BioKIC / symbiota-docs

Symbiota software centralized hub for documentation
https://biokic.github.io/symbiota-docs/
27 stars 8 forks source link

DwC-A handler needs to parse recordedByIDs and identifiedByIDs #619

Open mandrewj opened 3 years ago

mandrewj commented 3 years ago

The Biorepo portal (and symbiota light) now accept ORCID identifiers in the identifiedBy and recordedBy fields: https://github.com/BioKIC/Symbiota-light/commit/e15726b285ffc2240d0a50a59bde94bf7359dbad

However, when these data go to GBIF they are presented as a text string which is somewhat cluttered. See for example: https://www.gbif.org/occurrence/2620847404

GBIF has 2 fields: gbif:recordedByIDs and gbif:identifiedByIDs - see documentation here: https://twitter.com/GBIF/status/1247133356724289536 https://gbif.github.io/dwc-api/apidocs/org/gbif/dwc/terms/GbifTerm.html#recordedByID

If an ORCID identifier is found, this identifier should go to the appropriate IDs field and only the remainder of the person's name should be delivered to the recordedBy field.
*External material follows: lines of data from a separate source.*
[src/rtl/dz_decode.sv]
// rtl/dz_decode.sv - scan-bus frame rebuilder and digit glyph matcher
// Captures settled rows into a frame buffer, then classifies each full frame once.
module dz_decode #(
  parameter int SETTLE  = 2,
  parameter int TIMEOUT = 4096
) (
  input  logic       clk,
  input  logic       rst,
  input  logic [7:0] row,
  input  logic [7:0] colr,
  input  logic [7:0] colg,
  output logic       valid,
  output logic       hit,
  output logic [2:0] num,
  output logic [1:0] color,
  output logic       blank
);
  localparam logic [3:0]  SETTLE_C  = 4'(SETTLE);
  localparam logic [15:0] IDLE_LAST = 16'(TIMEOUT - 1);

  typedef enum logic {COLLECT, EVAL} state_t;

  // Row 0 occupies the top byte; row i sits at bits [63-8i -: 8].
  function automatic logic [63:0] glyph_r(input int d);
    case (d)
      2:       glyph_r = 64'h003C66060C30607E;
      3:       glyph_r = 64'h003C66061C06663C;
      4:       glyph_r = 64'h000C1C2C4C7E0C0C;
      5:       glyph_r = 64'h007E607C0606663C;
      default: glyph_r = 64'h0;
    endcase
  endfunction

  function automatic logic [63:0] glyph_g(input int d);
    case (d)
      0:       glyph_g = 64'h003C42424242423C;
      1:       glyph_g = 64'h001818381818187E;
      2:       glyph_g = 64'h003C66060C30607E;
      3:       glyph_g = 64'h003C66061C06663C;
      default: glyph_g = 64'h0;
    endcase
  endfunction

  state_t      r_state;
  state_t      w_state_next;
  logic [7:0]  r_row_q;
  logic [7:0]  r_row_prev;
  logic [7:0]  r_colr_q;
  logic [7:0]  r_colg_q;
  logic [3:0]  r_dwell;
  logic [7:0]  r_mask;
  logic [15:0] r_idle;
  logic [7:0]  r_frame_r [8];
  logic [7:0]  r_frame_g [8];
  logic [63:0] r_shadow_r;
  logic [63:0] r_shadow_g;
  logic        r_valid;
  logic        r_hit;
  logic [2:0]  r_num;
  logic [1:0]  r_color;
  logic        r_blank;

  logic [7:0]  w_sel;
  logic        w_row_ok;
  logic [2:0]  w_idx;
  logic        w_new;
  logic        w_capture;
  logic [7:0]  w_cap_bit;
  logic        w_start_eval;
  logic [63:0] w_flat_r;
  logic [63:0] w_flat_g;
  logic        w_hit;
  logic [2:0]  w_num;
  logic        w_blank;
  logic [1:0]  w_color;

  always_comb begin
    w_sel    = ~r_row_q;
    w_row_ok = $onehot(w_sel);
    w_idx    = 3'd0;
    for (int i = 0; i < 8; i++) begin
      if (w_sel[i]) w_idx = 3'(i);
    end
    w_new = (r_row_q != r_row_prev);
    // A fresh code counts as its first settled cycle; capture fires once, on reaching SETTLE.
    w_capture = w_row_ok && (w_new ? (SETTLE_C == 4'd1) : (r_dwell == SETTLE_C - 4'd1));
    w_cap_bit = w_capture ? (8'h01 << w_idx) : 8'h00;
    w_start_eval = (r_state == COLLECT) && (r_mask == 8'hFF);
  end

  always_ff @(posedge clk or negedge rst) begin
    if (!rst) begin
      r_row_q    <= 8'hFF;
      r_row_prev <= 8'hFF;
      r_colr_q   <= 8'h00;
      r_colg_q   <= 8'h00;
    end else begin
      r_row_q    <= row;
      r_row_prev <= r_row_q;
      r_colr_q   <= colr;
      r_colg_q   <= colg;
    end
  end

  always_ff @(posedge clk or negedge rst) begin
    if (!rst) begin
      r_dwell <= 4'd0;
    end else if (!w_row_ok) begin
      r_dwell <= 4'd0;
    end else if (w_new) begin
      r_dwell <= 4'd1;
    end else if (r_dwell != SETTLE_C) begin
      r_dwell <= r_dwell + 4'd1;
    end
  end

  always_ff @(posedge clk or negedge rst) begin
    if (!rst) begin
      for (int i = 0; i < 8; i++) begin
        r_frame_r[i] <= 8'h00;
        r_frame_g[i] <= 8'h00;
      end
    end else if (w_capture) begin
      r_frame_r[w_idx] <= r_colr_q;
      r_frame_g[w_idx] <= r_colg_q;
    end
  end

  always_comb begin
    w_flat_r = 64'h0;
    w_flat_g = 64'h0;
    for (int i = 0; i < 8; i++) begin
      w_flat_r[63-8*i -: 8] = r_frame_r[i];
      w_flat_g[63-8*i -: 8] = r_frame_g[i];
    end
  end

  // Capture outranks both the eval-time clear and the timeout clear.
  always_ff @(posedge clk or negedge rst) begin
    if (!rst) begin
      r_mask     <= 8'h00;
      r_idle     <= 16'd0;
      r_shadow_r <= 64'h0;
      r_shadow_g <= 64'h0;
    end else begin
      if (w_start_eval) begin
        r_shadow_r <= w_flat_r;
        r_shadow_g <= w_flat_g;
        r_mask     <= w_cap_bit;
      end else if (w_capture) begin
        r_mask <= r_mask | w_cap_bit;
      end else if ((r_idle == IDLE_LAST) && (r_mask != 8'h00)) begin
        r_mask <= 8'h00;
      end

      if (w_capture || (r_idle == IDLE_LAST)) r_idle <= 16'd0;
      else                                    r_idle <= r_idle + 16'd1;
    end
  end

  always_comb begin
    w_state_next = r_state;
    case (r_state)
      COLLECT: if (w_start_eval) w_state_next = EVAL;
      EVAL:    w_state_next = COLLECT;
      default: w_state_next = COLLECT;
    endcase
  end

  always_ff @(posedge clk or negedge rst) begin
    if (!rst) r_state <= COLLECT;
    else      r_state <= w_state_next;
  end

  always_comb begin
    w_hit = 1'b0;
    w_num = 3'd7;
    for (int d = 0; d < 6; d++) begin
      if ((r_shadow_r == glyph_r(d)) && (r_shadow_g == glyph_g(d))) begin
        w_hit = 1'b1;
        w_num = 3'(d);
      end
    end
    w_color = {|r_shadow_r, |r_shadow_g};
    w_blank = (r_shadow_r == 64'h0) && (r_shadow_g == 64'h0);
  end

  always_ff @(posedge clk or negedge rst) begin
    if (!rst) begin
      r_valid <= 1'b0;
      r_hit   <= 1'b0;
      r_num   <= 3'd7;
      r_color <= 2'b00;
      r_blank <= 1'b0;
    end else begin
      r_valid <= 1'b0;
      if (r_state == EVAL) begin
        r_valid <= 1'b1;
        r_hit   <= w_hit;
        r_num   <= w_num;
        r_color <= w_color;
        r_blank <= w_blank;
      end
    end
  end

  assign valid = r_valid;
  assign hit   = r_hit;
  assign num   = r_num;
  assign color = r_color;
  assign blank = r_blank;
endmodule

[config.mk]
export PLATFORM = sky130hd
export DESIGN_NAME = dz_decode
export DESIGN_NICKNAME = d
export VERILOG_FILES = /design/src/rtl/dz_decode.sv
export SDC_FILE = /design/constraint.sdc
export NUM_CORES = 1
export LEC_CHECK = 0
export CAP_MARGIN = 10
export CORE_ASPECT_RATIO = 0.7
export CORE_MARGIN = 2
export CORE_UTILIZATION = 30
export CTS_BUF_LIST = sky130_fd_sc_hd__clkbuf_16
export DETAILED_ROUTE_END_ITERATION = 6
export GPL_TIMING_DRIVEN = 1
export PLACE_DENSITY_LB_ADDON = 0.12
export SLEW_MARGIN = 5
export SYNTH_ARGS = -nofsm -noshare
export SYNTH_HDL_FRONTEND = slang
export SYNTH_SLANG_ARGS = --single-unit
[constraint.sdc]
create_clock -name clk -period 7.05 [get_ports clk]
set_input_delay 1.0575 -clock clk [delete_from_list [all_inputs] [get_ports clk]]
set_output_delay 1.0575 -clock clk [all_outputs]
set_load 0.02 [all_outputs]
; ---- After elaboration in Yosys (flattened, before gate mapping)
; Cells that the tools add are included.
[word_totals]
inputBits = 26
elab_cells = 115
ff_bits = 325
[op_classes]
n_eq_ne = 15
n_shift = 1
muxes = 35
n_reduce_logical = 18
bitwise_logic = 4
n_addsub = 9
order_cmp = 2
[op_table]
columns = operator, n
row1 = equality test 64 x 54 -> 1 bit (second input constant), 5
row2 = bitwise mux 64 bit, 2
row3 = zero test 64 bit, 2
row4 = OR reduction 64 bit, 2
row5 = equality test 64 x 52 -> 1 bit (second input constant), 1
row6 = equality test 64 x 53 -> 1 bit (second input constant), 1
row7 = equality test 64 x 55 -> 1 bit (second input constant), 1
row8 = two-way mux 8 bit, 5
row9 = two-way mux 3 bit, 10
row10 = demux 8 bit (select 3 bit), 1
row11 = adder 16 x 1 -> 16 bit (second input constant), 1
row12 = equality test 16 x 12 -> 1 bit (second input constant), 1
row13 = two-way mux 16 bit, 1
row14 = two-way mux 4 bit, 3
row15 = logical AND 1 bit, 11
row16 = two-way mux 1 bit, 10
row17 = adder 1 x 1 -> 2 bit, 4
row18 = equality test 4 x 1 -> 1 bit (second input constant), 2
row19 = equality test 8 bit (second input constant), 1
row20 = inequality test 8 bit, 1
row21 = inverter 8 bit, 1
row22 = OR 8 bit, 1
row23 = nonzero test 8 bit, 1
row24 = << shifter 1 x 3 -> 8 bit (first input constant), 1
row25 = 13 further kinds, 15

; ---- Depth between registers and ports, before layout
[logic_depth]
depth_word = 14
depth_mapped = 16

; ---- Worst setup path after synthesis
; OpenSTA, ideal clock, no wires.
[synth_timing]
path_type = register to register
startpoint = reg r_row_q[1]
endpoint = reg r_frame_g[56] (netlist name)
t_arrival_ns = 4.985
setup_slack_ns = 1.940
path_stages_with_launch = 17
path_cell_list = dfstp_2 > fa_1 > inv_1 > fa_1 > fa_1 > ha_1 > inv_1 > fa_1 > nor2_1 > a31oi_1 > or4_4 > or4_4 > buf_6 > or4_4 > buf_6 > buf_8 > mux2_4
[synth_between]
elab_chain_len = 14
[synth_lines]
columns = element, line_no
row1 = from (decl), 46  ; logic [7:0] r_row_q;
row2 = from (signal assigned), 98  ; r_row_q <= row;
row3 = inverter 8 bit, 78  ; w_sel = ~r_row_q;
row4 = two-way mux 1 bit, 82  ; if (w_sel[i]) w_idx = 3'(i);
row5 = two-way mux 2 bit (2 in a row), 82
row6 = two-way mux 3 bit (4 in a row), 82
row7 = inverter 3 -> 4 bit (implied by the code), 125  ; r_frame_g[w_idx] <= r_colg_q;
row8 = greater-or-equal comparator 4 bit (implied by the code) or < comparator 4 x 1 -> 1 bit (tied branches), 125
row9 = logical AND 1 bit (implied by the code), 125
row10 = two-way mux 8 bit (implied by the code), 125
row11 = demux 8 bit (select 3 bit), 125
row12 = bitwise mux 64 bit, 125
row13 = "to (signal, indexed assignment)", 125
row14 = to (decl), 54  ; logic [7:0] r_frame_g [8];
; Several ways; a longest one is shown, not always the timed one.
; A chain may end at the register's enable or synchronous reset.

; ---- Worst setup path in the final report
[layout_timing]
startpoint = reg r_row_q[3]
endpoint = reg r_frame_g[55] (netlist name)
[layout_between]
elab_chain_len = 12
[layout_lines]
columns = element, line_no
row1 = inverter 8 bit, 78
row2 = two-way mux 2 bit, 82
row3 = two-way mux 3 bit (4 in a row), 82
row4 = inverter 3 -> 4 bit (implied by the code), 125
row5 = greater-or-equal comparator 4 bit (implied by the code) or < comparator 4 x 1 -> 1 bit (tied branches), 125
row6 = logical AND 1 bit (implied by the code), 125
row7 = two-way mux 8 bit (implied by the code), 125
row8 = demux 8 bit (select 3 bit), 125
row9 = bitwise mux 64 bit, 125
; Several ways; a longest one is shown, not always the timed one.

==> flow_summary.ini <==
[clocking]
clkTransAtPathRegs_ns = 0.06
htree_num_levels = 2
ctsResizeCount = 0
clockRootBuffer = clkbuf_16
cts_buffers = 35
clockBufferDepth = 3
cts_tree = done
postCtsHoldBufs = 0
clock-sinks = 325
post_cts_buffers = 0
clk_latency_ns = 0.54

[finish]
layout_commonest_cell = dfrtp_1
drive_gt1_frac = 0.359
stdcell_area_mm2 = 0.0153
area_growth_pct = 16.8
layout_common_cells = 306 x dfrtp_1, 249 x mux2_2, 50 x nor2_1, 37 x clkbuf_16
final_nets = 999
fill_cells = 4272

[grt]
track_usage = 0.151
grt_pass1_vias = 7765
grt_remaining_overflow = 0
antenna_found_initial = 3
grt_pass1_wl_um = 50800
grt_max_degree = 120

[routing]
wl_per_cell_um = 20.5
vias = 7486
drtIter0Drc = 496
routed_via_density = 4.73
ant_nets = 0
remaining_drc_errors = 0
dr.pass1.iters = 4
drt_wl_total_um = 32500

[floorplan]
start_util = 0.302
io_pins = 34
die_x_um = 254
core_mm2 = 0.0434
dieHeight_um = 179
rows = 64
dieArea_mm2 = 0.0454

[critical_path]
r2r_start = r_row_q[3]
start_kind = flip-flop
r2r_cells = 14
reg2reg_setup_slack_ns = 1.38
crit_fanout = 11
cp.required_ns = 7.46
end_kind = flip-flop
worst_ep_arrival_time_ns = 6.08
crit_type = flip-flop to flip-flop
r2r_end = r_frame_g[55]

[placed_design]
io_buffer_count = 33
dpl.hpwl_um = 21100
place.gp.congestion = 0.815
dpl-instance-area_mm2 = 0.0142

[min_path]
hold_depth = 0
holdCritStartpoint = r_row_q[0]
holdPathEnd = r_row_prev[0]
min_path_type = flip-flop to flip-flop

[power_and_ir_drop]
ir_worst_vdd_mv = 0.137
p_sw_uw = 876
power_frac_comb = 0.032
cellLeakagePower_nw = 7.40
switching_share = 0.222
pwr-share-clk = 0.477
powerDensity_mw_per_mm2 = 258
power_frac_seq = 0.492
p_int_mw = 3.08

[sta]
clock.fmax_ghz = 0.176
drv_slew = 0
hold_violations = 0
setup_tns_ns = 0
rsz0062_at_grt = no
min_period_ns = 5.67
setup_viol = 0
worst_slew_pin_slew_ns = 1.23
fin_crit_sh = 0.804
worst_clock_skew_ns = 0.0260
max_slew_margin = 0.181

[logic_synthesis]
syn_nets = 946
dominantRegCellSynth = dfrtp_1
yosysUniqueCellTypes = 49
avgSynthCellArea_um2 = 14.4
ys_seq_area_frac = 0.622
syn_area_mm2 = 0.0131
ys_seq_elements = 325
synthArstFlopShare = 1.00
yosysWarnings = 0
synth_cells = 909
synth_edf_count = 0

[status]
status = finished, final reports clean

[job]
maxCapViolCount = 0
dshorthouse commented 1 year ago

Bumping this. Am also seeing Wikidata Q numbers here like on https://www.gbif.org/occurrence/4140918829. FWIW, Bionomia strips all these out during its agent parsing routine whereas had there been structured URIs in dwc:recordedByID and dwc:identifiedByID it'd resolve 'em. Likewise, filtering on GBIF proper would struggle with these identifiers embedded in dwc:recordedBy or dwc:identifiedBy.